KU student reports seeing two mountain lions on west campus

A mountain lion that has been seen and photographed on Kansas University’s west campus may have a companion — possibly a mountain lion cub.

So says a Kansas University senior who says he saw a larger mountain lion and a smaller one running together last week from a wooded area behind the Dole Institute of Politics west across Crestline Drive into a wooded area behind the KU Printing Services building.

“They ran 30 feet in front of the car. … They ran directly off into the woods,” said Josh Ramsey, a KU senior from Oklahoma City.

Ramsey said he saw the two animals about 10:30 a.m. on Dec. 30 as he was driving south on Crestline, just south of the 15th Street intersection.

Ramsey, who works at KU’s Biological Survey, said he immediately decided to report the sighting to Mark Jakubauskas, a research assistant professor who has been working to verify various reports of mountain lion sightings on KU’s west campus.

Jakubauskas said he was on vacation last week and didn’t get the news until this morning.

“Assuming that his report is correct, it potentially suggests that this is more than just an isolated animal, that it might be actually reproducing,” Jakubauskas said.

After there were reports of a mountain lion being sighted just west of the Dole Institute in August, Jakubauskas set up a motion detector camera in an area behind the radio tower on west campus.

His camera captured a night flash photo of an animal resembling a mountain lion, which was reproduced widely around the state. However, expert opinion was mixed whether it was a mountain lion.

Last month, Jakubauskas got a report back from a lab that did DNA analysis on some droppings he found near campus that were confirmed to have come from a mountain lion.

Several others have reported seeing a single mountain lion crossing Crestline toward the printing center.

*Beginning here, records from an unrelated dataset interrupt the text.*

`src/rtl/noc_port_mux_pkg.sv`:
```
// rtl/noc_port_mux_pkg.sv - shared router constants, port indices and select type
package noc_port_mux_pkg;

    localparam int DATAW = 8;
    localparam int VCHW  = 1;
    localparam int NPORT = 5;

    // Input port indices; directional aliases follow the usual router layout
    localparam int PORT_0 = 0;
    localparam int PORT_1 = 1;
    localparam int PORT_2 = 2;
    localparam int PORT_3 = 3;
    localparam int PORT_4 = 4;

    localparam int PORT_LOCAL = PORT_0;
    localparam int PORT_N     = PORT_1;
    localparam int PORT_E     = PORT_2;
    localparam int PORT_S     = PORT_3;
    localparam int PORT_W     = PORT_4;

    typedef logic [NPORT-1:0] sel_t;

endpackage

```
`src/rtl/onehot_check.sv`:
```
// rtl/onehot_check.sv - classifies a select vector as idle, one-hot or multi-hot
module onehot_check
    import noc_port_mux_pkg::*;
(
    input  logic [NPORT-1:0] sel,
    output logic             is_zero,
    output logic             is_multi
);

    logic [NPORT-1:0] low_cleared;

    // Clearing the lowest set bit leaves something only when two or more bits were set
    always_comb begin
        low_cleared = sel & (sel - NPORT'(1));
        is_zero     = (sel == '0);
        is_multi    = (low_cleared != '0);
    end

endmodule

```
`src/rtl/noc_port_mux.sv`:
```
// rtl/noc_port_mux.sv - registered 5:1 flit selector for one router output port
module noc_port_mux
    import noc_port_mux_pkg::*;
(
    input  logic             clk,
    input  logic             rst,
    input  logic [DATAW-1:0] idata_0,
    input  logic [DATAW-1:0] idata_1,
    input  logic [DATAW-1:0] idata_2,
    input  logic [DATAW-1:0] idata_3,
    input  logic [DATAW-1:0] idata_4,
    input  logic             ivalid_0,
    input  logic             ivalid_1,
    input  logic             ivalid_2,
    input  logic             ivalid_3,
    input  logic             ivalid_4,
    input  logic [VCHW-1:0]  ivch_0,
    input  logic [VCHW-1:0]  ivch_1,
    input  logic [VCHW-1:0]  ivch_2,
    input  logic [VCHW-1:0]  ivch_3,
    input  logic [VCHW-1:0]  ivch_4,
    input  logic [NPORT-1:0] sel,
    output logic [DATAW-1:0] odata,
    output logic             ovalid,
    output logic [VCHW-1:0]  ovch,
    output logic             sel_err
);

    logic             sel_zero;
    logic             sel_multi;

    logic [DATAW-1:0] mux_data;
    logic             mux_valid;
    logic [VCHW-1:0]  mux_vch;

    logic [DATAW-1:0] odata_d,   odata_q;
    logic             ovalid_d,  ovalid_q;
    logic [VCHW-1:0]  ovch_d,    ovch_q;
    logic             sel_err_d, sel_err_q;

    onehot_check u_onehot_check (
        .sel      (sel),
        .is_zero  (sel_zero),
        .is_multi (sel_multi)
    );

    // AND-OR selection; only meaningful when sel is one-hot, masked below otherwise
    always_comb begin
        mux_data  = ({DATAW{sel[PORT_0]}} & idata_0)
                  | ({DATAW{sel[PORT_1]}} & idata_1)
                  | ({DATAW{sel[PORT_2]}} & idata_2)
                  | ({DATAW{sel[PORT_3]}} & idata_3)
                  | ({DATAW{sel[PORT_4]}} & idata_4);
        mux_valid = (sel[PORT_0] & ivalid_0)
                  | (sel[PORT_1] & ivalid_1)
                  | (sel[PORT_2] & ivalid_2)
                  | (sel[PORT_3] & ivalid_3)
                  | (sel[PORT_4] & ivalid_4);
        mux_vch   = ({VCHW{sel[PORT_0]}} & ivch_0)
                  | ({VCHW{sel[PORT_1]}} & ivch_1)
                  | ({VCHW{sel[PORT_2]}} & ivch_2)
                  | ({VCHW{sel[PORT_3]}} & ivch_3)
                  | ({VCHW{sel[PORT_4]}} & ivch_4);
    end

    // Idle or illegal select drives a null flit; illegal select also raises the error flag
    always_comb begin
        odata_d   = '0;
        ovalid_d  = 1'b0;
        ovch_d    = '0;
        sel_err_d = sel_multi;
        if (!sel_zero && !sel_multi) begin
            odata_d  = mux_data;
            ovalid_d = mux_valid;
            ovch_d   = mux_vch;
        end
    end

    // Single output register stage; reset wins over any select
    always_ff @(posedge clk) begin
        if (rst) begin
            odata_q   <= '0;
            ovalid_q  <= 1'b0;
            ovch_q    <= '0;
            sel_err_q <= 1'b0;
        end else begin
            odata_q   <= odata_d;
            ovalid_q  <= ovalid_d;
            ovch_q    <= ovch_d;
            sel_err_q <= sel_err_d;
        end
    end

    assign odata   = odata_q;
    assign ovalid  = ovalid_q;
    assign ovch    = ovch_q;
    assign sel_err = sel_err_q;

endmodule

```
`config.mk`:
```
export PLATFORM = sky130hd
export DESIGN_NAME = noc_port_mux
export DESIGN_NICKNAME = d
export VERILOG_FILES = /design/src/rtl/noc_port_mux_pkg.sv /design/src/rtl/onehot_check.sv /design/src/rtl/noc_port_mux.sv
export SDC_FILE = /design/constraint.sdc
export NUM_CORES = 1
export LEC_CHECK = 0
export ABC_AREA = 1
export CORE_AREA = 10 10 76 62
export CTS_BUF_LIST = sky130_fd_sc_hd__clkbuf_4
export DETAILED_ROUTE_END_ITERATION = 8
export DIE_AREA = 0 0 86 72
export GPL_TIMING_DRIVEN = 0
export PLACE_DENSITY = 0.71
export SLEW_MARGIN = 25
export SYNTH_ARGS = -nofsm -noshare
export SYNTH_HDL_FRONTEND = slang
export SYNTH_SLANG_ARGS = --single-unit
```
`constraint.sdc`:
```
create_clock -name clk -period 1 [get_ports clk]
set_input_delay 0.15 -clock clk [delete_from_list [all_inputs] [get_ports clk]]
set_output_delay 0.15 -clock clk [all_outputs]
set_load 0.005 [all_outputs]
```
After elaboration in Yosys (flattened, before gate mapping)

Cells that the tools add are included.
W data, S select, Z words.

Bitwise gates (word level): 29
Reductions and logical operators: 6
$add $sub $neg: 1

Operators with widths:

| operator              | number |
|---|---|
| $and A8 B8 Y8         | 5 |
| $or A8 B8 Y8          | 4 |
| $and A1 B1 Y1         | 10 |
| $or A1 B1 Y1          | 8 |
| $and A5 B5 Y5         | 1 |
| $logic_not A5 Y1      | 1 |
| $reduce_bool A5 Y1    | 1 |
| $sub A5 B1 Y5 const B | 1 |
| $logic_not A1 Y1      | 2 |
| $reduce_or A2 Y1      | 1 |
| $logic_and A1 B1 Y1   | 1 |
| $not A1 Y1            | 1 |

Register bits after elaboration: 11
Output and inout bits: 11

Longest topological paths before layout

Gate-level depths: netlist of run 1.

Depth in word-level cells: 7
Mapped depth: 5
Gate-level depth less buffers: 5

By module

Synthesis of run 1 repeated with hierarchy kept, for this count alone.

Cell total of the unflattened synthesis: 122
Area total of the unflattened synthesis: 680.7 µm²

Modules (own cells, without submodules):

| module       | cells each | area an instance (µm²) | sequential area each (µm²) | instances |
|---|---|---|---|---|
| noc_port_mux | 111        | 639.4                  | 220.2                      | 1 |
| onehot_check | 11         | 41.3                   | 0.0                        | 1 |

Worst setup path before layout of run 1

No wires, ideal clock.

Path type: in2reg
Start: in sel[0]
End: reg odata_q[0], in the netlist odata[0]
Cell stages on the path: 4
Setup slack: 0.282 ns
Library setup time: 0.118 ns
Data arrival time: 0.600 ns
Path buffers: 0
Cells stage by stage: nor2_2 nand3b_1 nand2_4 nor3_2

Cells in the longest elaborated chain, start to end: 7

Ends and longest elaborated chain:

| item                       | RTL line           | source |
|---|---|---|
| start, declared            | noc_port_mux.sv:22 | `input logic [NPORT-1:0] sel,` |
| $sub A5 B1 Y5              | onehot_check.sv:14 | `low_cleared = sel & (sel - NPORT'(1));` |
| $and A5 B5 Y5              | onehot_check.sv:14 |  |
| $reduce_bool A5 Y1         | onehot_check.sv:16 | `is_multi = (low_cleared != '0);` |
| $logic_not A1 Y1           | noc_port_mux.sv:72 | `if (!sel_zero && !sel_multi) begin` |
| $logic_and A1 B1 Y1        | noc_port_mux.sv:72 |  |
| $not A1 Y1 (no line)       | --                 |  |
| $reduce_or A2 Y1 (no line) | --                 |  |
| end signal, assigned       | noc_port_mux.sv:87 | `odata_q <= odata_d;` |
| end, declared              | noc_port_mux.sv:36 | `logic [DATAW-1:0] odata_d, odata_q;` |

Parallel ways exist; a longest one is shown, timed or not.
A chain may end at the register's enable or synchronous reset.

Final worst setup path of run 1

Start: reg ovalid_q, in the netlist ovalid
End: out ovalid

RTL lines:

| item                   | RTL line           | source |
|---|---|---|
| start, declared        | noc_port_mux.sv:37 | `logic ovalid_d, ovalid_q;` |
| start signal, assigned | noc_port_mux.sv:88 | `ovalid_q <= ovalid_d;` |
| end, declared          | noc_port_mux.sv:24 | `output logic ovalid,` |

No word-level cell between the ends.

==> results of run 1 <==
-- worst paths after layout --
| check | cells past startpoint | start | to |
|---|---|---|---|
| setup / recovery | 1 | ovalid$_SDFF_PP0_ | ovalid |
| hold / removal | 4 | sel[4] | sel_err$_SDFF_PP0_ |
-- synth_stat cells (all sizes together) --
cell type,instances
inv,1
buf,5
nand3b,1
a21oi,1
nand2,69
dfxtp,11
nand3,10
nor2,12
nor3,10
-- metrics by stage --
stage	utilization	hold WS, ns	power (mW)	area [um^2]
finish	0.474	0.430	1.23	1530
floorplan	-	0.219	0.658	773
global route	0.474	0.450	1.33	1530
detailed placement	0.464	0.732	0.961	1490
CTS	0.469	0.458	1.25	1510
global placement	0.464	0.729	0.956	1490
-- logic make-up after synthesis --
logic type      after synthesis
simple gates                102
flops                        11
compound gates                1
buf+inv                       6
-- final cells by class --
class | instances | area (um^2)
fillers | 353 | 1700
repair buffers | 69 | 668
multi-input cells | 103 | 497
flip-flops and latches | 11 | 220
plain buffers | 5 | 56.3
well taps | 40 | 50.0
clock buffers | 4 | 30.0
inverters | 1 | 3.75
-- power groups by stage --
stage / Clock [mW] / Combinational [mW] / Sequential [mW]
2_1_floorplan: 0 / 0.183 / 0.475
3_3_place_gp: 0 / 0.485 / 0.471
3_5_place_dp: 0 / 0.489 / 0.472
4_1_cts: 0.314 / 0.474 / 0.461
5_1_grt: 0.343 / 0.525 / 0.462
6_report: 0.302 / 0.472 / 0.461
-- per-layer routing --
layer | GRT usage | share of wire
met5 | 0 | 0
met4 | 0.0274 | 0.0057
met3 | 0.0357 | 0.094
met2 | 0.157 | 0.49
met1 | 0.107 | 0.41
-- registers in the layout, indices dropped and copies added (netlist names) --
name / cells
odata: 8
ovalid: 1
ovch: 1
sel_err: 1
-- what timing repair did --
item                                    4_1_cts  5_1_grt
pin swaps                                     1        0
cloned                                        1        1
endpoints found under the setup margin       21       11
resized for setup                            15        5
==> reports/results.tsv, run 1 <==
stage	metric	value	unit
setup_path	crit-path max cell delay	0.30	ns
synth	Yosys cell types	13	
sta	RSZ-0062 raised after global routing	false	
setup_path	CP required	0.85	ns
floorplan	core area	3220	um^2
clock_network	Reg clk slew, reported paths	0.06	ns
setup_path	Critical Setup Path Class	register to output port	
clock_network	hold_buf cts	0	
run	Max Cap Violations	0	
route	DRT Pass-1 Iters	4	
clock_network	cts bufs inserted	3	
sta	Slew Limit Fails	0	
layout	non-filler instance count after layout	233	
setup_path	Worst Path Buf+Inv	1	
synth	top cell type's share of synthesized area	0.316	
sta	Final Hold Vio Count	0	
place	Port Buffers	67	
global_routing	first-pass GRT wire length	4710	um
place	HPWL after DPL	2640	um
route	Detail Route Antenna Nets	0	
sta	Slew @ Worst Pin	0.174	ns
synth	Post-Synth XOR/XNOR Area	0	
power	Comb pwr share	0.382	
synth	synthesized area per cell	6.44	um^2
synth	Synth Cell Area	773	um^2
synth	multiplexer area fraction after synthesis	0	
power	pwr dens	809	nW/um^2
route	drt total wl	2960	um
layout	Antenna Cells	0	
synth	largest cells by area after synthesis	nand2_1, dfxtp_1, nor3_2, nand3_1, buf_6	
layout	fraction of layout cells with a size suffix above 1	0.140	
route	DR iter-0 viols	48	
clock_network	Setup Buffers After CTS	0	
setup_path	CP max-delay cell	dfxtp_1	
global_routing	antenna violations before repair	0	
global_routing	gr usage total	0.0933	
layout	Nets	251	
floorplan	IO Pins	68	
synth	largest family of logic cells by synthesized area	simple AND/OR/NAND/NOR gates	
power	maximum vdd drop	0.205	mV
clock_network	Clock Tree Root	clkbuf_4	
setup_path	CP Capture Type	output port	
route	DR vias	955	
layout	leading cell type in the layout, fill and taps excluded	nand2_1	
status	status	complete, no violations	
power	P_int	927	uW
clock_network	H-Tree Depth	1	
synth	Synth area leader	nand2_1	
power	leakage power	0.738	nW
global_routing	GR Overflow Total	0	
floorplan	Die X	86	um
setup_path	CP Cell Sequence	dlygate4sd2_1	
clock_network	clock buffer depth	2	
floorplan	die area	6190	um^2
power	sw frac	0.249	
setup_path	critical path fanouts, max	1	
worst_hold_path	worst hold path class	input port to register	
route	DR vias/cell	4.10	
floorplan	starting density of the core	0.240	
route	WL per Instance	12.7	um
place	placed instance count	227	
synth	register area share after synthesis	0.285	
sta	Setup WS post-layout	0.0427	ns
sta	final setup fails	0	
power	Sw Pwr	307	uW
route	DR DRC count	0	
setup_path	Critical Path Start Type	register	
sta	Final period util	0.957	
setup_path	Worst Path Arrival	0.81	ns
global_routing	number of global-route vias before repair	949	
synth	Synth Instances	120	
setup_path	Top delay family on crit path	flip-flops	
sta	Final min period	0.957	ns
synth	#FFs+latches synth	11	
synth	YS warnings	0	
place	Final GP Congestion	0.738	
synth	post-synthesis adder-cell area fraction	0	
floorplan	FP Rows	18	
sta	fmax	1.04	GHz
floorplan	Die H	72	um
synth	Compound-Gate Fraction of Synth Area	0.00647	
clock_network	CTS sink cnt	11	
global_routing	pin count of the biggest net entering global routing	11	
sta	final setup TNS	0	ns
place	Place WS	-0.320	ns
sta	Max-slew headroom	0.884	
clock_network	CTS tree	yes	
power	clock power share	0.244	
synth	simple-gate portion of the synthesized area	0.636	
power	sequential power share	0.373	
layout	area added between synthesis and finish	97.2	%
layout	most frequent cells in the layout	nand2_1, clkdlybuf4s50_1, dlygate4sd2_1, dfxtp_1	
synth	syn_nets	177	
Note: power is estimated with default switching activity, not from simulation.
==> run 2: changes to the inputs <==
--- a/config.mk
+++ b/config.mk
@@ -6,13 +6,15 @@
 export NUM_CORES = 1
 export LEC_CHECK = 0
 export ABC_AREA = 1
-export CORE_AREA = 10 10 76 62
+export CORE_AREA = 8 8 70 57
 export CTS_BUF_LIST = sky130_fd_sc_hd__clkbuf_4
 export DETAILED_ROUTE_END_ITERATION = 8
-export DIE_AREA = 0 0 86 72
+export DIE_AREA = 0 0 78 65
 export GPL_TIMING_DRIVEN = 0
-export PLACE_DENSITY = 0.71
+export PLACE_DENSITY = 0.75
+export RECOVER_POWER = 25
 export SLEW_MARGIN = 25
 export SYNTH_ARGS = -nofsm -noshare
 export SYNTH_HDL_FRONTEND = slang
+export SYNTH_HIERARCHICAL = 1
 export SYNTH_SLANG_ARGS = --single-unit
==> run 2 against run 1 <==
Net effect:
- combinational power shrank 5.3%
- first-iteration DRC count shrank 8.3%
- sequential power is essentially flat
- via count grew 2.2%
- global-route usage grew 2.3 points
- worst setup slack lost 0.0044 ns
- maximum frequency shrank 0.46%
- critical endpoint is now odata[3]
- largest cell class unchanged
==> reports/results.tsv, run 2 <==
stage	metric	value	unit	change
floorplan	starting density of the core	0.239		was 0.240
synth	syn_nets	179		was 177
layout	Nets	252		was 251
floorplan	FP Rows	17		was 18
setup_path	Worst Path Arrival	0.81	ns	about the same
run	Max Cap Violations	0		unchanged
power	pwr dens	847	nW/um^2	was 809 nW/um^2
sta	hold slack	0.435	ns	was 0.430 ns
synth	multiplexer area fraction after synthesis	0		unchanged
setup_path	Worst Path Buf+Inv	1		unchanged
clock_network	CTS sink cnt	11		unchanged
layout	final core occ	0.514		was 0.474
global_routing	GR Overflow Total	0		unchanged
layout	fraction of layout cells with a size suffix above 1	0.113		was 0.140
route	DR vias/cell	4.21		was 4.10
sta	Max-slew headroom	0.865		was 0.884
place	placed instance count	227		unchanged
synth	most frequent cell after synthesis	nand2_1		unchanged
place	Port Buffers	67		unchanged
sta	Slew Limit Fails	0		unchanged
synth	post-synthesis adder-cell area fraction	0		unchanged
sta	Slew @ Worst Pin	0.202	ns	was 0.174 ns
route	DR iter-0 viols	44		was 48
power	leakage power	0.709	nW	was 0.738 nW
synth	Async SR Flop Fraction	0		unchanged
synth	largest family of logic cells by synthesized area	simple AND/OR/NAND/NOR gates		unchanged
synth	top post-synthesis cells by count	nand2_1, nor2_1, dfxtp_1, nand3_1, buf_4		was nand2_1, dfxtp_1, nand3_1, nor2_1, nor3_2
floorplan	IO Pins	68		unchanged
sta	Final Hold Vio Count	0		unchanged
layout	area added between synthesis and finish	115	%	was 97.2%
synth	simple-gate portion of the synthesized area	0.599		was 0.636
clock_network	Setup Buffers After CTS	0		unchanged
route	DR vias	976		was 955
setup_path	CP max-delay cell	dfxtp_1		unchanged
floorplan	Die X	78	um	was 86 um
global_routing	first-pass GRT wire length	4710	um	about the same
floorplan	core area	2850	um^2	was 3220 um^2
route	WL per Instance	12.6	um	was 12.7 um
synth	Synth area leader	nand2_1		unchanged
place	HPWL after DPL	2270	um	was 2640 um
setup_path	CP required	0.85	ns	about the same
route	Detail Route Antenna Nets	0		unchanged
route	DR DRC count	0		unchanged
layout	Largest register FFs	8		unchanged
synth	Synth Instances	122		was 120
setup_path	CP Capture Type	output port		unchanged
layout	leading cell type in the layout, fill and taps excluded	nand2_1		unchanged
clock_network	cts bufs inserted	3		unchanged
setup_path	crit-path max cell delay	0.30	ns	about the same
setup_path	Critical Path Start Type	register		unchanged
sta	Final period util	0.962		was 0.957
global_routing	GR Util met2	0.179		was 0.157
route	DRT Pass-1 Iters	4		unchanged
floorplan	die area	5070	um^2	was 6190 um^2
clock_network	Reg clk slew, reported paths	0.07	ns	was 0.06 ns
clock_network	Clock Tree Root	clkbuf_4		unchanged
global_routing	met3 Use GR	0.0468		was 0.0357
global_routing	number of global-route vias before repair	963		was 949
place	Place WS	-0.463	ns	was -0.320 ns
synth	Compound-Gate Fraction of Synth Area	0		was 0.00647
global_routing	pin count of the biggest net entering global routing	11		unchanged
status	status	complete, no violations		unchanged
clock_network	CTS tree	yes		unchanged
synth	register area share after synthesis	0.324		was 0.285
layout	Antenna Cells	0		unchanged
sta	Setup WS post-layout	0.0383	ns	was 0.0427 ns
layout	most frequent cells in the layout	nand2_1, clkdlybuf4s50_1, nor2_1, dfxtp_1, nand3_1		was nand2_1, clkdlybuf4s50_1, dlygate4sd2_1, dfxtp_1
clock_network	hold_buf cts	0		unchanged
setup_path	CP Cell Sequence	dlygate4sd2_1		unchanged
synth	Synth Cell Area	681	um^2	was 773 um^2
sta	fmax	1.04	GHz	about the same
global_routing	antenna violations before repair	0		unchanged
global_routing	GRT Max-Usage Layer	met2		unchanged
power	maximum vdd drop	0.287	mV	was 0.205 mV
synth	#FFs+latches synth	11		unchanged
synth	Yosys cell types	8		was 13
synth	YS warnings	6		was 0
setup_path	critical path fanouts, max	1		unchanged
synth	top_reg_cell synth	dfxtp_1		unchanged
synth	synthesized area per cell	5.58	um^2	was 6.44 um^2
setup_path	Critical Setup Path Class	register to output port		unchanged
layout	non-filler instance count after layout	232		was 233
synth	Post-Synth XOR/XNOR Area	0		unchanged
sta	Final min period	0.962	ns	was 0.957 ns
route	drt total wl	2920	um	was 2960 um
synth	top cell type's share of synthesized area	0.369		was 0.316
sta	final setup fails	0		unchanged
worst_hold_path	worst hold path class	input port to register		unchanged
global_routing	gr usage total	0.116		was 0.0933
global_routing	met1 global-route usage	0.148		was 0.107
clock_network	clock buffer depth	2		unchanged
place	Final GP Congestion	0.730		was 0.738
synth	EDFF count, synth	0		unchanged
floorplan	Die H	65	um	was 72 um
power	total power	1.24	mW	was 1.23 mW
synth	largest cells by area after synthesis	nand2_1, dfxtp_1, nor2_1, nand3_1, buf_4		was nand2_1, dfxtp_1, nor3_2, nand3_1, buf_6
setup_path	Top delay family on crit path	flip-flops		unchanged
clock_network	H-Tree Depth	1		unchanged
==> run 2: cell types whose count changed after synthesis, sizes merged <==
cell and change:
nand3b -1, a21oi -1, inv +1, nor2 +13
nor3 -10
==> run 2: final cells by class <==
type                       instances  area, um^2
buffer                             5        45.0
timing repair buffer              67         657
clock buffer                       4        30.0
fill                             301        1390
multi-input combinational        105         457
inverter                           2        7.51
tap                               38        47.5
sequential                        11         220
==> run 2: path summary, 6_finish.rpt <==
kind	from	endpoint	slack (ns)	cells after the start
min	rst	sel_err$_SDFF_PP0_	0.44	2
max	odata[3]$_SDFF_PP0_	odata[3]	0.04	1
==> run 2: stage by stage <==
stage / area (um^2) / setup TNS (ns)
2_1_floorplan: 681 / 0
6_report: 1460 / 0
3_5_place_dp: 1400 / -4.72
5_1_grt: 1460 / -0.118
3_3_place_gp: 1400 / -4.50
4_1_cts: 1420 / 0
==> run 2: cells by family after synthesis <==
family / Yosys count
flip-flops: 11
buffers and inverters: 7
AND/OR/NAND/NOR: 104
==> run 2: power breakdown <==
group / switching (mW) / internal (mW) / total, mW
Sequential: 0.00391 / 0.457 / 0.461
Combinational: 0.166 / 0.280 / 0.447
Clock: 0.151 / 0.181 / 0.333
Total: 0.322 / 0.918 / 1.24
==> run 2: what timing repair did <==
action	in CTS	in global routing
setup endpoints to repair	21	18
pin swaps	4	9
gates resized for setup	18	20
cloned	1	0
==> run 2: routing by layer <==
| layer | wire length [um] | vias up |
|---|---|---|
| li1 | - | 516 |
| met1 | 1370 | 410 |
| met2 | 1240 | 48 |
| met3 | 299 | 2 |
| met4 | 10 | 0 |
| met5 | 0 | - |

And Dennis Constance, a former Lawrence city commissioner, said he saw a mountain lion behind the printing services building last fall.

Jakubauskas said he took his camera down the first part of December for cleaning and maintenance.

Ramsey, who described both animals as beige in color, with long tails, said he watched them for about 30 seconds as they crossed in front of his car and ran into a wooded area.

He said he had been a bit skeptical of all of the sightings being reported in the west campus area.

“Two, to me, is more plausible than just one,” he said. “But if there’s one or two or three or four, that’s a lot more realistic, I guess.”